Start with the first line of the data and end with the line that holds "assign in_val = 10'(bpm_i)"; write out each one exactly.

[Source data Boundary: Start]

$ cat src/rtl/bpm_uart_tx.sv
// bpm_uart_tx: clamps a tempo value, splits it into three ASCII digits and sends "DDD\r\n" as 8N1 UART.
// A single pending slot holds the newest value that arrives while a frame is in flight.
module bpm_uart_tx #(
  parameter int CLKS_PER_BIT = 217,
  parameter int BPM_MAX = 250
) (
  input  logic                         clk_i,
  input  logic                         rst_i,
  input  logic [$clog2(BPM_MAX+1)-1:0] bpm_i,
  input  logic                         bpm_valid,
  output logic                         tx_o,
  output logic                         busy_o
);
  localparam int CW = $clog2(CLKS_PER_BIT + 1);
  typedef enum logic [2:0] {IDLE, CONV, START, DATA, STOP} state_t;
  state_t state_q, state_d;
  logic [9:0] val_q, val_d, pval_q, pval_d, in_val;
  logic [3:0] hund_q, hund_d, tens_q, tens_d;
  logic [CW-1:0] cnt_q, cnt_d;
  logic [2:0] bit_q, bit_d, byte_q, byte_d;
  logic pend_q, pend_d, arm_q, tx_q, tx_d, busy_q;
  logic valid_ok, bit_end;
  logic [7:0] cur_byte;
  // arm_q masks the strobe during the first cycle after reset release
  assign valid_ok = bpm_valid & arm_q;
  assign in_val = 10'(bpm_i) > 10'(BPM_MAX) ? 10'(BPM_MAX) : 10'(bpm_i);
  assign bit_end = cnt_q == CW'(CLKS_PER_BIT - 1);
  // after CONV the remainder left in val_q is the units digit
  assign cur_byte = byte_q == 3'd0 ? {4'h3, hund_q} :
                    byte_q == 3'd1 ? {4'h3, tens_q} :
                    byte_q == 3'd2 ? {4'h3, val_q[3:0]} :
                    byte_q == 3'd3 ? 8'h0d : 8'h0a;
  always_comb begin
    state_d = state_q;
    val_d = val_q;
    hund_d = hund_q;
    tens_d = tens_q;
    bit_d = bit_q;
    byte_d = byte_q;
    cnt_d = (state_q inside {START, DATA, STOP}) && !bit_end ? cnt_q + 1'b1 : '0;
    pend_d = pend_q | (valid_ok && (state_q != IDLE));
    pval_d = valid_ok && (state_q != IDLE) ? in_val : pval_q;
    case (state_q)
      IDLE: if (valid_ok) begin
        state_d = CONV;
        val_d = in_val;
        hund_d = '0;
        tens_d = '0;
      end
      CONV: if (val_q >= 10'd100) begin
        val_d = val_q - 10'd100;
        hund_d = hund_q + 4'd1;
      end else if (val_q >= 10'd10) begin
        val_d = val_q - 10'd10;
        tens_d = tens_q + 4'd1;
      end else begin
        state_d = START;
        byte_d = '0;
      end
      START: if (bit_end) begin
        state_d = DATA;
        bit_d = '0;
      end
      DATA: if (bit_end) begin
        state_d = bit_q == 3'd7 ? STOP : DATA;
        bit_d = bit_q + 3'd1;
      end
      STOP: if (bit_end) begin
        if (byte_q != 3'd4) begin
          state_d = START;
          byte_d = byte_q + 3'd1;
        end else if (pend_q | valid_ok) begin
          state_d = CONV;
          val_d = valid_ok ? in_val : pval_q;
          hund_d = '0;
          tens_d = '0;
          pend_d = 1'b0;
        end else begin
          state_d = IDLE;
        end
      end
      default: state_d = IDLE;
    endcase
    tx_d = state_d == START ? 1'b0 : state_d == DATA ? cur_byte[bit_d] : 1'b1;
  end
  always_ff @(posedge clk_i or negedge rst_i) begin
    if (!rst_i) begin
      state_q <= IDLE;
      val_q <= '0;
      pval_q <= '0;
      hund_q <= '0;
      tens_q <= '0;
      cnt_q <= '0;
      bit_q <= '0;
      byte_q <= '0;
      pend_q <= 1'b0;
      arm_q <= 1'b0;
      tx_q <= 1'b1;
      busy_q <= 1'b0;
    end else begin
      state_q <= state_d;
      val_q <= val_d;
      pval_q <= pval_d;
      hund_q <= hund_d;
      tens_q <= tens_d;
      cnt_q <= cnt_d;
      bit_q <= bit_d;
      byte_q <= byte_d;
      pend_q <= pend_d;
      arm_q <= 1'b1;
      tx_q <= tx_d;
      busy_q <= state_d != IDLE;
    end
  end
  assign tx_o = tx_q;
  assign busy_o = busy_q;
endmodule
File: src/rtl/operand_screen_pkg.sv
// rtl/operand_screen_pkg.sv - shared FSM encoding, counter sizing and flag bundle for operand_screen
package operand_screen_pkg;

   // Screen controller states; encodings are fixed so the multdiv controller can decode them
   typedef enum logic [1:0] {
      ST_IDLE = 2'd0,
      ST_SCAN = 2'd1,
      ST_DONE = 2'd2
   } state_e;

   // Per-operand classification result
   typedef struct packed {
      logic zero;
      logic ones;
      logic min;
   } op_class_t;

   // Chunk counter width; a single-chunk scan still needs a 1-bit counter
   function automatic int cnt_width(input int n);
      return (n <= 1) ? 1 : $clog2(n);
   endfunction

endpackage

File: src/rtl/operand_screen_if.sv
// rtl/operand_screen_if.sv - request/result bundle between the multdiv controller and operand_screen
interface operand_screen_if #(
   parameter int WIDTH = 32
);
   logic             start;
   logic             op_div;
   logic [WIDTH-1:0] operandA;
   logic [WIDTH-1:0] operandB;
   logic             busy;
   logic             done;
   logic             a_zero;
   logic             b_zero;
   logic             a_ones;
   logic             b_ones;
   logic             a_min;
   logic             b_min;
   logic             div_by_zero;
   logic             div_overflow;
   logic             mult_trivial;

   modport master (
      output start, op_div, operandA, operandB,
      input  busy, done, a_zero, b_zero, a_ones, b_ones, a_min, b_min,
             div_by_zero, div_overflow, mult_trivial
   );

   modport slave (
      input  start, op_div, operandA, operandB,
      output busy, done, a_zero, b_zero, a_ones, b_ones, a_min, b_min,
             div_by_zero, div_overflow, mult_trivial
   );
endinterface

File: src/rtl/operand_screen_chunk_classify.sv
// rtl/operand_screen_chunk_classify.sv - combinational all-ones / all-zero test of one operand chunk
module chunk_classify #(
   parameter int CHUNK = 8
) (
   input  logic [CHUNK-1:0] chunk_in,
   output logic             all_ones,
   output logic             all_zero
);

   // Plain reductions over the chunk
   always_comb begin
      all_ones = &chunk_in;
      all_zero = ~|chunk_in;
   end

endmodule
## src/rtl/mdu.sv

```systemverilog
// Iterative multiply/divide unit: one bit per cycle, fixed 33-cycle latency,
// unsigned and two's-complement multiply and divide with MIPS-style Hi/Lo results.
module mdu #(
  parameter int unsigned DATA_WIDTH = 32
) (
  input  logic                  Clock,
  input  logic                  Resetn,
  input  logic                  Start,
  input  logic [1:0]            Op,
  input  logic [DATA_WIDTH-1:0] busA,
  input  logic [DATA_WIDTH-1:0] busB,
  output logic                  Busy,
  output logic                  Done,
  output logic [DATA_WIDTH-1:0] Hi,
  output logic [DATA_WIDTH-1:0] Lo
);

  localparam int unsigned W     = DATA_WIDTH;
  localparam int unsigned CNT_W = $clog2(W);
  localparam logic [CNT_W-1:0] CNT_LAST = CNT_W'(W - 1);

  typedef enum logic [1:0] {
    IDLE = 2'd0,
    CALC = 2'd1,
    FIX  = 2'd2
  } state_e;

  state_e state_q, state_d;

  logic [CNT_W-1:0] cnt_q, cnt_d;
  logic [W-1:0]     acc_hi_q, acc_hi_d;   // partial product high / partial remainder
  logic [W-1:0]     acc_lo_q, acc_lo_d;   // multiplier bits / dividend-quotient bits
  logic [W-1:0]     opb_q, opb_d;         // |multiplicand| or |divisor|
  logic             is_div_q, is_div_d;
  logic             neg_q, neg_d;         // negate product / quotient
  logic             rneg_q, rneg_d;       // negate remainder (dividend sign)
  logic             div0_q, div0_d;
  logic             busy_q, busy_d;
  logic             done_q, done_d;
  logic [W-1:0]     hi_q, hi_d;
  logic [W-1:0]     lo_q, lo_d;

  // Operand conditioning at the start edge
  logic         sa_c, sb_c;
  logic [W-1:0] abs_a_c, abs_b_c;
  // Per-iteration datapath
  logic [W:0]   mul_sum_c;
  logic [W:0]   rem_sh_c;
  logic [W:0]   diff_c;
  // Sign-corrected results
  logic [2*W-1:0] prod_c;
  logic [W-1:0]   quo_c, rem_c;

  assign Busy = busy_q;
  assign Done = done_q;
  assign Hi   = hi_q;
  assign Lo   = lo_q;

  // State register
  always_ff @(posedge Clock) begin
    if (!Resetn) state_q <= IDLE;
    else         state_q <= state_d;
  end

  // Next-state logic: IDLE -> CALC (32 iterations) -> FIX -> IDLE
  always_comb begin
    state_d = state_q;
    case (state_q)
      IDLE:    if (Start) state_d = CALC;
      CALC:    if (cnt_q == CNT_LAST) state_d = FIX;
      FIX:     state_d = IDLE;
      default: state_d = IDLE;
    endcase
  end

  // Operand magnitude and sign extraction for signed ops
  always_comb begin
    sa_c    = Op[0] & busA[W-1];
    sb_c    = Op[0] & busB[W-1];
    abs_a_c = sa_c ? (~busA + W'(1)) : busA;
    abs_b_c = sb_c ? (~busB + W'(1)) : busB;
  end

  // One shift-add / restoring shift-subtract step, plus final sign correction
  always_comb begin
    mul_sum_c = {1'b0, acc_hi_q} + (acc_lo_q[0] ? {1'b0, opb_q} : '0);
    rem_sh_c  = {acc_hi_q, acc_lo_q[W-1]};
    diff_c    = rem_sh_c - {1'b0, opb_q};
    prod_c    = neg_q ? (~{acc_hi_q, acc_lo_q} + (2*W)'(1)) : {acc_hi_q, acc_lo_q};
    quo_c     = neg_q ? (~acc_lo_q + W'(1)) : acc_lo_q;
    rem_c     = rneg_q ? (~acc_hi_q + W'(1)) : acc_hi_q;
    if (div0_q) quo_c = '1;
  end

  // Next values for datapath and registered outputs
  always_comb begin
    cnt_d    = cnt_q;
    acc_hi_d = acc_hi_q;
    acc_lo_d = acc_lo_q;
    opb_d    = opb_q;
    is_div_d = is_div_q;
    neg_d    = neg_q;
    rneg_d   = rneg_q;
    div0_d   = div0_q;
    busy_d   = busy_q;
    done_d   = 1'b0;
    hi_d     = hi_q;
    lo_d     = lo_q;
    case (state_q)
      IDLE: begin
        if (Start) begin
          busy_d   = 1'b1;
          cnt_d    = '0;
          is_div_d = Op[1];
          neg_d    = sa_c ^ sb_c;
          rneg_d   = sa_c;
          div0_d   = Op[1] & (busB == '0);
          acc_hi_d = '0;
          // Multiply keeps the multiplier in the low half; divide keeps the dividend there
          acc_lo_d = Op[1] ? abs_a_c : abs_b_c;
          opb_d    = Op[1] ? abs_b_c : abs_a_c;
        end
      end
      CALC: begin
        cnt_d = cnt_q + CNT_W'(1);
        if (is_div_q) begin
          if (!diff_c[W]) begin
            acc_hi_d = diff_c[W-1:0];
            acc_lo_d = {acc_lo_q[W-2:0], 1'b1};
          end else begin
            acc_hi_d = rem_sh_c[W-1:0];
            acc_lo_d = {acc_lo_q[W-2:0], 1'b0};
          end
        end else begin
          acc_hi_d = mul_sum_c[W:1];
          acc_lo_d = {mul_sum_c[0], acc_lo_q[W-1:1]};
        end
      end
      FIX: begin
        busy_d = 1'b0;
        done_d = 1'b1;
        if (is_div_q) begin
          hi_d = rem_c;
          lo_d = quo_c;
        end else begin
          hi_d = prod_c[2*W-1:W];
          lo_d = prod_c[W-1:0];
        end
      end
      default: begin
        busy_d = 1'b0;
      end
    endcase
  end

  // Datapath and output registers
  always_ff @(posedge Clock) begin
    if (!Resetn) begin
      cnt_q    <= '0;
      acc_hi_q <= '0;
      acc_lo_q <= '0;
      opb_q    <= '0;
      is_div_q <= 1'b0;
      neg_q    <= 1'b0;
      rneg_q   <= 1'b0;
      div0_q   <= 1'b0;
      busy_q   <= 1'b0;
      done_q   <= 1'b0;
      hi_q     <= '0;
      lo_q     <= '0;
    end else begin
      cnt_q    <= cnt_d;
      acc_hi_q <= acc_hi_d;
      acc_lo_q <= acc_lo_d;
      opb_q    <= opb_d;
      is_div_q <= is_div_d;
      neg_q    <= neg_d;
      rneg_q   <= rneg_d;
      div0_q   <= div0_d;
      busy_q   <= busy_d;
      done_q   <= done_d;
      hi_q     <= hi_d;
      lo_q     <= lo_d;
    end
  end

endmodule

```

## config.mk

```make
export PLATFORM = sky130hd
export DESIGN_NAME = mdu
export DESIGN_NICKNAME = d
export VERILOG_FILES = /design/src/rtl/mdu.sv
export SDC_FILE = /design/constraint.sdc
export NUM_CORES = 1
export LEC_CHECK = 0
export CELL_PAD_IN_SITES_DETAIL_PLACEMENT = 0
export CELL_PAD_IN_SITES_GLOBAL_PLACEMENT = 1
export CORE_ASPECT_RATIO = 0.7
export CORE_MARGIN = 8
export CORE_UTILIZATION = 30
export CTS_CLUSTER_SIZE = 25
export DETAILED_ROUTE_END_ITERATION = 8
export GPL_TIMING_DRIVEN = 1
export PLACE_DENSITY = 0.7
export SYNTH_ARGS = -nofsm -noshare
export SYNTH_HDL_FRONTEND = slang
export SYNTH_SLANG_ARGS = --single-unit
```

## constraint.sdc

```tcl
create_clock -name Clock -period 3.49 [get_ports Clock]
set_input_delay 0.5235 -clock Clock [delete_from_list [all_inputs] [get_ports Clock]]
set_output_delay 0.5235 -clock Clock [all_outputs]
set_load 0.02 [all_outputs]
```

==> impl_metrics.env <==
export IMPL_drive_above_1_share_pct=12.4
export IMPL_crit_slowest_cell="or4_1"
export IMPL_required_ps=3850
export IMPL_yosysUniqueCellTypes=83
export IMPL_p_int_mw=3.87
export IMPL_cts_resized=0
export IMPL_clk_insertion_delay_late_ps=470
export IMPL_io_buffers=134
export IMPL_r2r_setup_slack_ps=220
export IMPL_comb_power_share_pct=31.6
export IMPL_syn_mean_instance_area_um2=7.40
export IMPL_wirelength_mm=57.9
export IMPL_grt_pass1_vias=14200
export IMPL_clock_sinks=173
export IMPL_grtUsageMet2_pct=28.2
export IMPL_die_y_um=197
export IMPL_ys_ff_latch=173
export IMPL_relSlewSlack_pct=40.3
export IMPL_synth_xor_area_share_pct=9.99
export IMPL_synth_area_mm2=0.0141
export IMPL_core_mm2=0.0464
export IMPL_die_x_um=275
export IMPL_synth_compound_area_share_pct=29.4
export IMPL_pre_cts_slack_ps=-258
export IMPL_power_mw=6.15
export IMPL_switching_share_pct=37.0
export IMPL_grt_max_degree=89
export IMPL_max_clock_path_buffers=2
export IMPL_cp_start_kind="flop"
export IMPL_yosysWarnings=0
export IMPL_clkPwrFrac_pct=33.4
export IMPL_groute_layer_met3_usage_pct=4.43
export IMPL_seq_area_frac_synth_pct=24.5
export IMPL_fin_ws_ps=223
export IMPL_antenna_found_initial=1
export IMPL_grt_remaining_overflow=0
export IMPL_cts_hold_fix_buffers=0
export IMPL_crit_path_frequent_cell="buf_4"
export IMPL_synth_fp_nets=2048
export IMPL_htree_levels=4
export IMPL_p_seq_share_pct=35.0
export IMPL_final_max_slew_violation_count=0
export IMPL_crit_arrival_ps=3620
export IMPL_switchingPower_mw=2.28
export IMPL_holdWs_ps=453
export IMPL_root_buffer="clkbuf_16"
export IMPL_max_clock_freq_ghz=0.306
export IMPL_layout_commonest_cell="nand2_1"
export IMPL_cts_tree="done"
export IMPL_finalSetupViolations=0
export IMPL_hold_viol_final=0
export IMPL_crit_fanout=10
export IMPL_critical_path_max_stage_delay_ps=560
export IMPL_dieArea_mm2=0.0544
export IMPL_final_cell_mix="nand2_1, a21oi_1, buf_4, dfxtp_1, nor2_1"
export IMPL_final_util_pct=38.5
export IMPL_clk_pin_slew_ps=90
export IMPL_synth_top_area_share_pct=24.5
export IMPL_yosysTopAreaCell="dfxtp_1"
export IMPL_fin_nets=2263
export IMPL_drcViolationCount=0
export IMPL_max_slew_worst_pin_slew_ps=889
export IMPL_cp_cell_sequence="inv_1, ha_1, nand4_1, or4_1, a2bb2oi_1, o21ai_1, buf_4, o21a_1, o211ai_4, buf_4, nand3_1, o21ai_0, a221o_1"
export IMPL_fp_row_count=66
export IMPL_power_density_mw_per_mm2=345
export IMPL_period_share_pct=93.6
export IMPL_synthTopCellsByArea="dfxtp_1, a21oi_1, ha_1"
export IMPL_synth_cells=1907
export IMPL_worstSetupPathType="reg -> reg"
export IMPL_period_minus_slack_ps=3270
export IMPL_finClkSkew_ps=23.6
export IMPL_yosys_area_share_adder_pct=6.49
export IMPL_finalWeightedCongestion=0.952
export IMPL_top_usage_layer="met1"
export IMPL_synthMuxAreaShare_pct=3.93
export IMPL_critPathCaptureType="flop"
export IMPL_synthArstFlopShare_pct=0
export IMPL_synth_simple_gate_area_share_pct=20.5
export IMPL_syn2layout_area_growth_pct=26.4
export IMPL_grt_pass1_wl_mm=86.6
export IMPL_track_usage_pct=20.6
export IMPL_synth_edff_count=0
export IMPL_worstRegToRegCells=13
export IMPL_outcome="finished, final reports clean"
export IMPL_drtIter0Drc=1767
export IMPL_vias_per_cell=5.58
export IMPL_grt_use_met1_pct=32.2
export IMPL_place_hpwl_mm=46.1
export IMPL_postPlaceCellArea_mm2=0.0172
export IMPL_drt_pass1_iterations=5
export IMPL_numCtsBuffers=17
export IMPL_maxCapViolCount=0
export IMPL_p_leak_nw=7.15
export IMPL_ir_worst_vdd_mv=0.288
export IMPL_ios=135
export IMPL_synth_flop_cell="dfxtp_1"
export IMPL_initial_utilization_pct=30.4
export IMPL_hold_path_class="reg -> reg"
export IMPL_hold_path_depth=2
export IMPL_vias=15300
export IMPL_post_cts_setup_buffers=0
export IMPL_synth_top_family_by_area="compound AO/OA/AOI/OAI gates"
export IMPL_postLayoutCellArea_mm2=0.0178
export IMPL_wl_per_cell_um=21.1
export IMPL_ant_nets=0
-- sequential cells by signal, indices dropped and copies added, names as in the netlist --
register	cells
Hi	32
acc_lo_q	32
Busy	1
neg_q	1
Done	1
state_q	2
div0_q	1
acc_hi_q	32
is_div_q	1
opb_q	32
rneg_q	1
cnt_q	5
Lo	32
-- layer usage --
metal / routed length, µm / part of all wire, %
met3: 5200 / 9.0
met2: 23100 / 40
met1: 29100 / 50
met5: 0 / 0
met4: 593 / 1.0
-- path summary, 6_finish.rpt --
path              from          end
max          opb_q[19]  acc_hi_q[2]
min             Hi[15]       Hi[15]
max reg2reg  opb_q[19]  acc_hi_q[2]
min reg2reg     Hi[15]       Hi[15]
-- synthesized netlist by cell type (7+ instances only) --
cell type	count
a311oi_1	12
a221oi_1	10
o21bai_1	8
o21a_1	11
nand2b_1	19
nor2b_1	24
o21ai_1	35
a211oi_1	52
buf_1	12
xnor2_1	75
a22oi_1	14
nand3_1	40
nand4_1	16
or3_1	11
mux2i_1	52
xor2_1	86
clkbuf_1	99
o211ai_1	33
buf_2	11
a21o_1	34
o221ai_1	7
or4_1	14
o31ai_1	19
a21oi_1	197
and3_1	15
and2_1	11
o21ai_0	133
nand2_1	208
nor2_1	161
nor4_1	19
o41ai_1	12
nor3_1	39
ha_1	70
a31oi_1	19
inv_1	62
dfxtp_1	173
-- power by group through the flow --
stage	Clock, mW	Sequential, mW	Combinational (mW)
final	2.05	2.15	1.94
after global routing	2.18	2.16	2.10
after CTS	2.09	2.15	1.91
after detailed placement	0	2.20	1.90
after global placement	0	2.19	1.89
after floorplan	0	2.16	1.20
-- cell type report --
cell class	count	area, µm²
Fill cell	4860	28600
Multi-Input combinational cell	1546	9980
Sequential cell	173	3470
Timing Repair Buffer	322	2780
Tap cell	612	766
Clock buffer	17	425
Inverter	62	233
Clock inverter	15	195
Antenna cell	1	2.50
-- cell families (layout without fill, tap and decap cells) --
logic type	count (synthesis)	in the layout
AND/OR/NAND/NOR	607	607
multiplexers	55	55
other	0	1
flip-flops	173	173
AO/OA/AOI/OAI	651	651
XOR/XNOR	161	161
buffers and inverters	188	416
adder cells (fa/ha/maj)	72	72
-- worst max-delay path: cells and delay by family (launching register included) --
kind | cells | cell delay, ps
AO/OA/AOI/OAI | 6 | 1020
adder cells (fa/ha/maj) | 1 | 420
buffers and inverters | 3 | 480
flip-flops | 1 | 340
AND/OR/NAND/NOR | 3 | 890
-- metrics by stage --
step                      instances  setup TNS (ps)
after detailed placement       2715            -267
final                          2748               0
after CTS                      2747               0
after global routing           2747           -75.1
after global placement         2715            -265
after floorplan                1907               0
No activity file was read; power rests on OpenSTA's default activity.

[Source data Boundary: End]

**Solved problem**
$ cat src/rtl/bpm_uart_tx.sv
// bpm_uart_tx: clamps a tempo value, splits it into three ASCII digits and sends "DDD\r\n" as 8N1 UART.
// A single pending slot holds the newest value that arrives while a frame is in flight.
module bpm_uart_tx #(
  parameter int CLKS_PER_BIT = 217,
  parameter int BPM_MAX = 250
) (
  input  logic                         clk_i,
  input  logic                         rst_i,
  input  logic [$clog2(BPM_MAX+1)-1:0] bpm_i,
  input  logic                         bpm_valid,
  output logic                         tx_o,
  output logic                         busy_o
);
  localparam int CW = $clog2(CLKS_PER_BIT + 1);
  typedef enum logic [2:0] {IDLE, CONV, START, DATA, STOP} state_t;
  state_t state_q, state_d;
  logic [9:0] val_q, val_d, pval_q, pval_d, in_val;
  logic [3:0] hund_q, hund_d, tens_q, tens_d;
  logic [CW-1:0] cnt_q, cnt_d;
  logic [2:0] bit_q, bit_d, byte_q, byte_d;
  logic pend_q, pend_d, arm_q, tx_q, tx_d, busy_q;
  logic valid_ok, bit_end;
  logic [7:0] cur_byte;
  // arm_q masks the strobe during the first cycle after reset release
  assign valid_ok = bpm_valid & arm_q;
  assign in_val = 10'(bpm_i) > 10'(BPM_MAX) ? 10'(BPM_MAX) : 10'(bpm_i);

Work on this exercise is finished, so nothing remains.